The option was granted as collateral in the event Banco Union defaulted on a $140 million loan from Citigroup. Resolving a default this way would value the acquired shares at $2.70 apiece. Venezuelan banking sources say Ignacio Salvatierra, the bank's president, is holding talks with Citigroup in hopes of raising the strike price to $3.50 a share.

The loan expired at the end of April but has been extended to the end of May, Venezuelan banking sources said.

In New York last week, Citigroup declined to comment.

The acquisition would make Citigroup, which already operates in Venezuela, the third-largest bank there, with more than $2 billion of assets.

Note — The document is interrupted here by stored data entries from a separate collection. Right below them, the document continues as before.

[src/design/ray_box_slab_intersect_top_macros.svh]
// Assertion macros shared by the ray/box slab intersection design.
`ifndef RAY_BOX_SLAB_INTERSECT_TOP_MACROS_SVH
`define RAY_BOX_SLAB_INTERSECT_TOP_MACROS_SVH

// Same-cycle implication, disabled while reset is held.
`define RBSI_ASSERT_IMPL(lbl, clk, rst_n, ante, cons, msg) \
  lbl: assert property (@(posedge clk) disable iff (!rst_n) (ante) |-> (cons)) \
    else $error(msg);

// Next-cycle implication, disabled while reset is held.
`define RBSI_ASSERT_NEXT(lbl, clk, rst_n, ante, cons, msg) \
  lbl: assert property (@(posedge clk) disable iff (!rst_n) (ante) |=> (cons)) \
    else $error(msg);

`endif

[src/design/rbsi_pkg.sv]
`timescale 1ns / 1ps
package rbsi_pkg;

  localparam int FX_W          = 32;
  localparam int FRAC_BITS_DEF = 16;
  localparam int NUM_AXES      = 3;
  localparam int NUM_STAGES    = 6;
  localparam int CFG_ADDR_W    = 3;
  localparam int IN_TDATA_W    = 192;
  localparam int OUT_TDATA_W   = 72;

  localparam logic signed [FX_W-1:0] FX_MAX = 32'sh7FFF_FFFF;
  localparam logic signed [FX_W-1:0] FX_MIN = 32'sh8000_0000;

  typedef enum logic [CFG_ADDR_W-1:0] {
    REG_BOX_MIN_X = 3'd0,
    REG_BOX_MIN_Y = 3'd1,
    REG_BOX_MIN_Z = 3'd2,
    REG_BOX_MAX_X = 3'd3,
    REG_BOX_MAX_Y = 3'd4,
    REG_BOX_MAX_Z = 3'd5
  } rbsi_reg_t;

  // Per-stage advance strobes of the shared pipeline.
  typedef struct packed {
    logic diff;
    logic prod;
    logic rnd;
    logic ord;
    logic mrg;
    logic outp;
  } rbsi_adv_t;

endpackage

[src/design/rbsi_merge.sv]
`timescale 1ns / 1ps
module rbsi_merge
  import rbsi_pkg::*;
(
  input  logic                   clk,
  input  rbsi_adv_t              adv,
  input  logic signed [FX_W-1:0] t_near [NUM_AXES],
  input  logic signed [FX_W-1:0] t_far  [NUM_AXES],
  output logic                   hit,
  output logic signed [FX_W-1:0] t_entry,
  output logic signed [FX_W-1:0] t_exit
);

  logic signed [FX_W-1:0] near01, far01;
  logic signed [FX_W-1:0] enter_nxt, leave_nxt;
  logic signed [FX_W-1:0] enter_r, leave_r;
  logic                   hit_nxt;
  logic                   hit_r;
  logic signed [FX_W-1:0] entry_r, exit_r;

  // Largest entry, smallest exit over the three axes.
  always_comb begin
    near01    = (t_near[0] > t_near[1]) ? t_near[0] : t_near[1];
    enter_nxt = (near01 > t_near[2]) ? near01 : t_near[2];
    far01     = (t_far[0] < t_far[1]) ? t_far[0] : t_far[1];
    leave_nxt = (far01 < t_far[2]) ? far01 : t_far[2];
  end

  // Miss when the interval is empty or lies wholly behind the origin.
  assign hit_nxt = !((enter_r > leave_r) || (enter_r[FX_W-1] && leave_r[FX_W-1]));

  always_ff @(posedge clk) begin
    if (adv.mrg) begin
      enter_r <= enter_nxt;
      leave_r <= leave_nxt;
    end
    if (adv.outp) begin
      hit_r   <= hit_nxt;
      entry_r <= hit_nxt ? enter_r : FX_MAX;
      exit_r  <= hit_nxt ? leave_r : FX_MAX;
    end
  end

  assign hit     = hit_r;
  assign t_entry = entry_r;
  assign t_exit  = exit_r;

endmodule

[config.mk]
export PLATFORM = sky130hd
export DESIGN_NAME = rbsi_merge
export DESIGN_NICKNAME = d
export VERILOG_FILES = /design/src/design/ray_box_slab_intersect_top_macros.svh /design/src/design/rbsi_pkg.sv /design/src/design/rbsi_merge.sv
export SDC_FILE = /design/constraint.sdc
export NUM_CORES = 1
export LEC_CHECK = 0
export BUFFER_PORTS_ARGS = -buffer_cell sky130_fd_sc_hd__buf_4
export CAP_MARGIN = 20
export CORE_MARGIN = 2
export CORE_UTILIZATION = 49
export DETAILED_ROUTE_END_ITERATION = 10
export PLACE_DENSITY = 0.78
export SYNTH_ARGS = -nofsm -noshare
export SYNTH_HDL_FRONTEND = slang
export SYNTH_SLANG_ARGS = --single-unit
[constraint.sdc]
create_clock -name clk -period 5.1 [get_ports clk]
set_input_delay 0.255 -clock clk [delete_from_list [all_inputs] [get_ports clk]]
set_output_delay 0.255 -clock clk [all_outputs]
set_load 0.02 [all_outputs]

The move would continue a trend toward foreign ownership of Venezuelan banks. Foreign banks now control roughly half the country's $25 billion of banking assets, up from virtually nothing in 1993.

Foreign takeovers are the result of the country's financial crisis this decade that prompted the government to close or take control of 19 banks holding slightly more than half the country's banking assets.

The crisis, however, also prompted the government to lift controls on foreign ownership, leading to an influx of foreign banks, including Spain's Banco Bilbao Vizcaya and Banco Santander. Chase Manhattan Corp. also opened a subsidiary, and Bank of America Corp. opened a branch.

Citigroup opened an office in Venezuela in 1917 and now has seven branches, including three in Caracas, one in Valencia, and one in Maracaibo. As of March 1998, the U.S. group held $468 million of assets in Venezuela, or 2.6% of total banking assets.